[Data extract Boundary: Start]

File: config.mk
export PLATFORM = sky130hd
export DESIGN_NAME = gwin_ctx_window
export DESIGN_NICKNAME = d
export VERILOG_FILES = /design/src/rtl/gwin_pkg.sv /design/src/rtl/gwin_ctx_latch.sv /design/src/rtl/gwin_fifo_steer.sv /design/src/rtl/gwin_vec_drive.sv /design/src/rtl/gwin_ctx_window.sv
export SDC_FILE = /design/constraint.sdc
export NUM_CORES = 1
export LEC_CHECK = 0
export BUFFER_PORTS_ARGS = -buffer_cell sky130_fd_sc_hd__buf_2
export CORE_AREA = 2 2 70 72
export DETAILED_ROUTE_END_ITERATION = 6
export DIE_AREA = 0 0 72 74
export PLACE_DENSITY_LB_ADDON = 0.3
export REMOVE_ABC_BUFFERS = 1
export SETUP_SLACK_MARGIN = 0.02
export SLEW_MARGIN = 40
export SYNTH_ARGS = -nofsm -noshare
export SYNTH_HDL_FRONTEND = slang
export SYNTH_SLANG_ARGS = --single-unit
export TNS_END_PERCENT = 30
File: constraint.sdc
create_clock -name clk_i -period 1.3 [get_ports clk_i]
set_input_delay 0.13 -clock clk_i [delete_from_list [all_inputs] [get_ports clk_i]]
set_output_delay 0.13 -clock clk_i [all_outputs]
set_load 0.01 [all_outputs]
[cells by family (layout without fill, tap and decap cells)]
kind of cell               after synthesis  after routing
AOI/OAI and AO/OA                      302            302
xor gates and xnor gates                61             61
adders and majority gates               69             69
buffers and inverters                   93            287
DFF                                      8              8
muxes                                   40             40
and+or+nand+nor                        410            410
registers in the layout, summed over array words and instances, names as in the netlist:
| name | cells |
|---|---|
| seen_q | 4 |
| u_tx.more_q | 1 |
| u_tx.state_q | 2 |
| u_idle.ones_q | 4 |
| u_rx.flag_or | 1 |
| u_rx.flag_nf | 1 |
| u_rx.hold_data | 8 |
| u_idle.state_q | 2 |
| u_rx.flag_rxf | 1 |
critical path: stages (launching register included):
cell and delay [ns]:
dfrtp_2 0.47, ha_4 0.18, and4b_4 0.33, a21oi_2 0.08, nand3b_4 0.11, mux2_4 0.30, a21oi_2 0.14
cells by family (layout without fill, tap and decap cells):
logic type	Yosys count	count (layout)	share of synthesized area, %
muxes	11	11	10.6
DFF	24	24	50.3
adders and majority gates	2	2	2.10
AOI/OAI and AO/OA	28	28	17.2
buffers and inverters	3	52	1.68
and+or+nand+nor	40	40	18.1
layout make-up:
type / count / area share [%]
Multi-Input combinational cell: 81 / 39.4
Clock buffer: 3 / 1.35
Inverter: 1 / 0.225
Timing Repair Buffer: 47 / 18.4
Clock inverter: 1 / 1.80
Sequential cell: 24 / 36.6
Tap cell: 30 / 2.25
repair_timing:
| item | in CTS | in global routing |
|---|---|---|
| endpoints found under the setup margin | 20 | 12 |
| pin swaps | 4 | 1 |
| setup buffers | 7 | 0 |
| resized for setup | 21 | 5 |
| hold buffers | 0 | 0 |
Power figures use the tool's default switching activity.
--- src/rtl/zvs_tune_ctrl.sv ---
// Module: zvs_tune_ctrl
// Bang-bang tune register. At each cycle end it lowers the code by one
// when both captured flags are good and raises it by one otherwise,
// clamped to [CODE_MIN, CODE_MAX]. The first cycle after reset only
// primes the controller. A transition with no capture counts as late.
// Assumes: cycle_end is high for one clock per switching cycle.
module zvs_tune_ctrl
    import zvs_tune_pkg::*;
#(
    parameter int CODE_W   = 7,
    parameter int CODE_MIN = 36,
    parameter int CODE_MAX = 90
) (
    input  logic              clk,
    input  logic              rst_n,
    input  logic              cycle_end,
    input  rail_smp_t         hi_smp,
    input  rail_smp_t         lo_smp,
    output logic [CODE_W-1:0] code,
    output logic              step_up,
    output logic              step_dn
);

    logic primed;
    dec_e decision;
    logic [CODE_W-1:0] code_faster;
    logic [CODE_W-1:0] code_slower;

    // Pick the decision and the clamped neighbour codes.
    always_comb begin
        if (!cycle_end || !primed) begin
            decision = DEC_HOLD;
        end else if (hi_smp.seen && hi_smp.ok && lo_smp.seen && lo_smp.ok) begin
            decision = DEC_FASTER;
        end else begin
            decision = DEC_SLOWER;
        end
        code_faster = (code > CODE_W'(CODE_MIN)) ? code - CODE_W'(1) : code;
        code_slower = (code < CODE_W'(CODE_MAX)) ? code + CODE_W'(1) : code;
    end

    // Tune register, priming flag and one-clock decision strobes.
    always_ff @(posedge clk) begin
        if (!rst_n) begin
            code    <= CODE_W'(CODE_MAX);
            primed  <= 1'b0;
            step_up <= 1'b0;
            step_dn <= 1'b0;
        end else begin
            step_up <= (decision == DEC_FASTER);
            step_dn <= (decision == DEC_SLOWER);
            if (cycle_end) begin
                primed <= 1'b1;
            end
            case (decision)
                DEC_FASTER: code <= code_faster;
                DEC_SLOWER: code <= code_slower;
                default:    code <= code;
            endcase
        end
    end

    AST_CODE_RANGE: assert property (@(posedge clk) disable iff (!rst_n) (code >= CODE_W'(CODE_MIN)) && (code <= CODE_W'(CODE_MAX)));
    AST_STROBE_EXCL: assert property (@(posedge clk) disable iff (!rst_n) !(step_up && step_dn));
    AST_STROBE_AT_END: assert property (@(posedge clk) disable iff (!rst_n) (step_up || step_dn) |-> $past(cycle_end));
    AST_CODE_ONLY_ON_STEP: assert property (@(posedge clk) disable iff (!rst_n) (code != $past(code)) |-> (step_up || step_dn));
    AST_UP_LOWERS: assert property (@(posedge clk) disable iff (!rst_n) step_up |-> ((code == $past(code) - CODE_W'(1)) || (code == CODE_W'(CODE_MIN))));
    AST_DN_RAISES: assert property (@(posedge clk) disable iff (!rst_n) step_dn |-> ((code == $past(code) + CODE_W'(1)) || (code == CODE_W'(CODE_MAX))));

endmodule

[Data extract Boundary: End]

§ **Assignment**
Working from the records above, write out verbatim only the lines from the line containing "Clock inverter: 1 / 1.80" through the line containing "buffers | 0 | 0 |".

§ **Task response**
Clock inverter: 1 / 1.80
Sequential cell: 24 / 36.6
Tap cell: 30 / 2.25
repair_timing:
| item | in CTS | in global routing |
|---|---|---|
| endpoints found under the setup margin | 20 | 12 |
| pin swaps | 4 | 1 |
| setup buffers | 7 | 0 |
| resized for setup | 21 | 5 |
| hold buffers | 0 | 0 |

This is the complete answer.